I am tired of being good.

I've made myself more stressed, more tired, and more unhappy by being good at what I do. I expected the opposite. I expected that if I were to excel at what I do, be efficient, and finish early, I would make my life easier. That's what they teach us in school. Get your homework done soon so you can go out and play. Get your papers done early so you won't have to do everything the night before. Don't go to exams drunk so you can focus.

And I, stupidly assuming I was a lazy kid, tried to do that. I got projects done on time. I broke done papers into steps. I even tried to study for the first time in my life in college. I tried to metamorphasize from a Type-B caterpillar to a Type-A butterfly. I did my best.

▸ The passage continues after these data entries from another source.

**src/rtl/lsu_pkg.sv**
```systemverilog
`default_nettype none
// ============================================================================
// Module   : lsu_pkg
// Brief    : Shared funct3 encodings and FSM state type for the load/store unit
// Revision : 1.0
// ============================================================================
package lsu_pkg;

    localparam logic [2:0] F3_B  = 3'b000;
    localparam logic [2:0] F3_H  = 3'b001;
    localparam logic [2:0] F3_W  = 3'b010;
    localparam logic [2:0] F3_BU = 3'b100;
    localparam logic [2:0] F3_HU = 3'b101;

    typedef enum logic [2:0] {
        IDLE  = 3'd0,
        LOAD  = 3'd1,
        MERGE = 3'd2,
        WRITE = 3'd3,
        RESP  = 3'd4
    } lsu_state_e;

endpackage
`default_nettype wire

```
**src/rtl/lsu_lane_align.sv**
```systemverilog
`default_nettype none
// ============================================================================
// Module   : lsu_lane_align
// Brief    : Load lane extract/extend and sub-word store merge (combinational)
// Revision : 1.0
// ============================================================================
module lsu_lane_align
    import lsu_pkg::*;
#(
    parameter int DataWidth = 32
) (
    input  logic [2:0]           funct3,
    input  logic [1:0]           addr_lo,
    input  logic [DataWidth-1:0] word,
    input  logic [DataWidth-1:0] wdata,
    output logic [DataWidth-1:0] load_data,
    output logic [DataWidth-1:0] merge_data
);

    logic [DataWidth-1:0] shifted;
    logic [7:0]           lane_byte;
    logic [15:0]          lane_half;

    always_comb begin
        shifted   = word >> {addr_lo, 3'b000};
        lane_byte = shifted[7:0];
        lane_half = shifted[15:0];
        case (funct3)
            F3_B:    load_data = {{(DataWidth-8){lane_byte[7]}}, lane_byte};
            F3_H:    load_data = {{(DataWidth-16){lane_half[15]}}, lane_half};
            F3_BU:   load_data = {{(DataWidth-8){1'b0}}, lane_byte};
            F3_HU:   load_data = {{(DataWidth-16){1'b0}}, lane_half};
            default: load_data = word;
        endcase
    end

    // Only lanes selected by the store width are replaced; the rest keep the read word
    always_comb begin
        merge_data = word;
        case (funct3)
            F3_B: begin
                case (addr_lo)
                    2'd0:    merge_data[7:0]   = wdata[7:0];
                    2'd1:    merge_data[15:8]  = wdata[7:0];
                    2'd2:    merge_data[23:16] = wdata[7:0];
                    default: merge_data[31:24] = wdata[7:0];
                endcase
            end
            F3_H: begin
                if (addr_lo[1]) merge_data[31:16] = wdata[15:0];
                else            merge_data[15:0]  = wdata[15:0];
            end
            default: merge_data = wdata;
        endcase
    end

endmodule
`default_nettype wire

```
**src/rtl/load_store_unit.sv**
```systemverilog
`default_nettype none
// ============================================================================
// Module   : load_store_unit
// Brief    : Sequences core loads/stores onto a word-wide memory port with RMW
// Revision : 1.0
// ============================================================================
module load_store_unit
    import lsu_pkg::*;
#(
    parameter int AddrWidth = 32,
    parameter int DataWidth = 32
) (
    input  logic                 clk,
    input  logic                 rstn,
    input  logic                 reqValid,
    output logic                 reqReady,
    input  logic                 reqWrite,
    input  logic [2:0]           reqFunct3,
    input  logic [AddrWidth-1:0] reqAddr,
    input  logic [DataWidth-1:0] reqWData,
    input  logic [AddrWidth-1:0] reqPc,
    output logic                 rspValid,
    input  logic                 rspReady,
    output logic [DataWidth-1:0] rspData,
    output logic                 rspErr,
    output logic [AddrWidth-1:0] memAddr,
    output logic                 memReadEnable,
    input  logic [DataWidth-1:0] memReadData,
    output logic                 memWriteEnable,
    output logic [DataWidth-1:0] memWriteData,
    output logic [AddrWidth-1:0] pcReadData
);

    lsu_state_e           state;
    logic [2:0]           funct3_lat;
    logic [1:0]           addr_lo_lat;
    logic [DataWidth-1:0] wdata_lat;
    logic                 req_err;
    logic [AddrWidth-1:0] word_addr;
    logic [DataWidth-1:0] load_data;
    logic [DataWidth-1:0] merge_data;

    assign word_addr = {reqAddr[AddrWidth-1:2], 2'b00};

    always_comb begin
        req_err = 1'b0;
        if (reqWrite) begin
            case (reqFunct3)
                F3_B:    req_err = 1'b0;
                F3_H:    req_err = reqAddr[0];
                F3_W:    req_err = |reqAddr[1:0];
                default: req_err = 1'b1;
            endcase
        end else begin
            case (reqFunct3)
                F3_B, F3_BU: req_err = 1'b0;
                F3_H, F3_HU: req_err = reqAddr[0];
                F3_W:        req_err = |reqAddr[1:0];
                default:     req_err = 1'b1;
            endcase
        end
    end

    lsu_lane_align #(
        .DataWidth (DataWidth)
    ) u_lane_align (
        .funct3     (funct3_lat),
        .addr_lo    (addr_lo_lat),
        .word       (memReadData),
        .wdata      (wdata_lat),
        .load_data  (load_data),
        .merge_data (merge_data)
    );

    // Every memory-facing output is a register so the write strobe cannot glitch
    always_ff @(posedge clk or negedge rstn) begin
        if (!rstn) begin
            state          <= IDLE;
            funct3_lat     <= 3'b000;
            addr_lo_lat    <= 2'b00;
            wdata_lat      <= '0;
            reqReady       <= 1'b1;
            rspValid       <= 1'b0;
            rspData        <= '0;
            rspErr         <= 1'b0;
            memAddr        <= '0;
            memReadEnable  <= 1'b0;
            memWriteEnable <= 1'b0;
            memWriteData   <= '0;
            pcReadData     <= '0;
        end else begin
            case (state)
                IDLE: begin
                    if (reqValid && reqReady) begin
                        funct3_lat  <= reqFunct3;
                        addr_lo_lat <= reqAddr[1:0];
                        wdata_lat   <= reqWData;
                        pcReadData  <= reqPc;
                        reqReady    <= 1'b0;
                        if (req_err) begin
                            state    <= RESP;
                            rspValid <= 1'b1;
                            rspErr   <= 1'b1;
                            rspData  <= '0;
                        end else if (!reqWrite) begin
                            state         <= LOAD;
                            memReadEnable <= 1'b1;
                            memAddr       <= word_addr;
                        end else if (reqFunct3 == F3_W) begin
                            state          <= WRITE;
                            memWriteEnable <= 1'b1;
                            memWriteData   <= reqWData;
                            memAddr        <= word_addr;
                        end else begin
                            state         <= MERGE;
                            memReadEnable <= 1'b1;
                            memAddr       <= word_addr;
                        end
                    end
                end
                LOAD: begin
                    state         <= RESP;
                    memReadEnable <= 1'b0;
                    memAddr       <= '0;
                    rspValid      <= 1'b1;
                    rspErr        <= 1'b0;
                    rspData       <= load_data;
                end
                MERGE: begin
                    state          <= WRITE;
                    memReadEnable  <= 1'b0;
                    memWriteEnable <= 1'b1;
                    memWriteData   <= merge_data;
                end
                WRITE: begin
                    state          <= RESP;
                    memWriteEnable <= 1'b0;
                    memWriteData   <= '0;
                    memAddr        <= '0;
                    rspValid       <= 1'b1;
                    rspErr         <= 1'b0;
                    rspData        <= '0;
                end
                RESP: begin
                    if (rspReady) begin
                        state    <= IDLE;
                        rspValid <= 1'b0;
                        rspErr   <= 1'b0;
                        rspData  <= '0;
                        reqReady <= 1'b1;
                    end
                end
                default: begin
                    state          <= IDLE;
                    reqReady       <= 1'b1;
                    rspValid       <= 1'b0;
                    rspErr         <= 1'b0;
                    rspData        <= '0;
                    memAddr        <= '0;
                    memReadEnable  <= 1'b0;
                    memWriteEnable <= 1'b0;
                    memWriteData   <= '0;
                end
            endcase
        end
    end

endmodule
`default_nettype wire
```
--- config.mk ---
export PLATFORM = sky130hd
export DESIGN_NAME = tile_result_packer
export DESIGN_NICKNAME = d
export VERILOG_FILES = /design/src/rtl/tile_result_packer.sv
export SDC_FILE = /design/constraint.sdc
export NUM_CORES = 1
export LEC_CHECK = 0
export ABC_CLOCK_PERIOD_IN_PS = 2150
export CAP_MARGIN = 25
export CORE_MARGIN = 2
export CORE_UTILIZATION = 40
export DETAILED_ROUTE_END_ITERATION = 8
export PLACE_DENSITY = 0.76
export SYNTH_ARGS = -nofsm -noshare
export SYNTH_HDL_FRONTEND = slang
export SYNTH_SLANG_ARGS = --single-unit
--- constraint.sdc ---
create_clock -name clk -period 2.15 [get_ports clk]
set_clock_uncertainty 0.1 [all_clocks]
set_input_delay 0.5375 -clock clk [delete_from_list [all_inputs] [get_ports clk]]
set_output_delay 0.5375 -clock clk [all_outputs]
set_load 0.005 [all_outputs]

What I have learned is that acheivement in life is not really marked as easily as a chemistry test. There are no A's in the workplace. There are no gold stars on your passions. There is only up. Up. Only Up. No way to know how you are doing, expect for paying your bills and getting a decent meal every now and then.

So, becoming a multi-tasker, fixing problems, and finishing early only show that you work at a frenetic pace. You get things done fast. You're giving your all every day to be the best. So, when it's time to step up and give more, you have very little left to give. You don't have anymore energy, just time.

I've been sleeping terribly, because I still feel the need to come home and do a lot of personal work. I stay up late trying to get as much in as I can.

You may notice this one is late. Well, there you go. I did my best.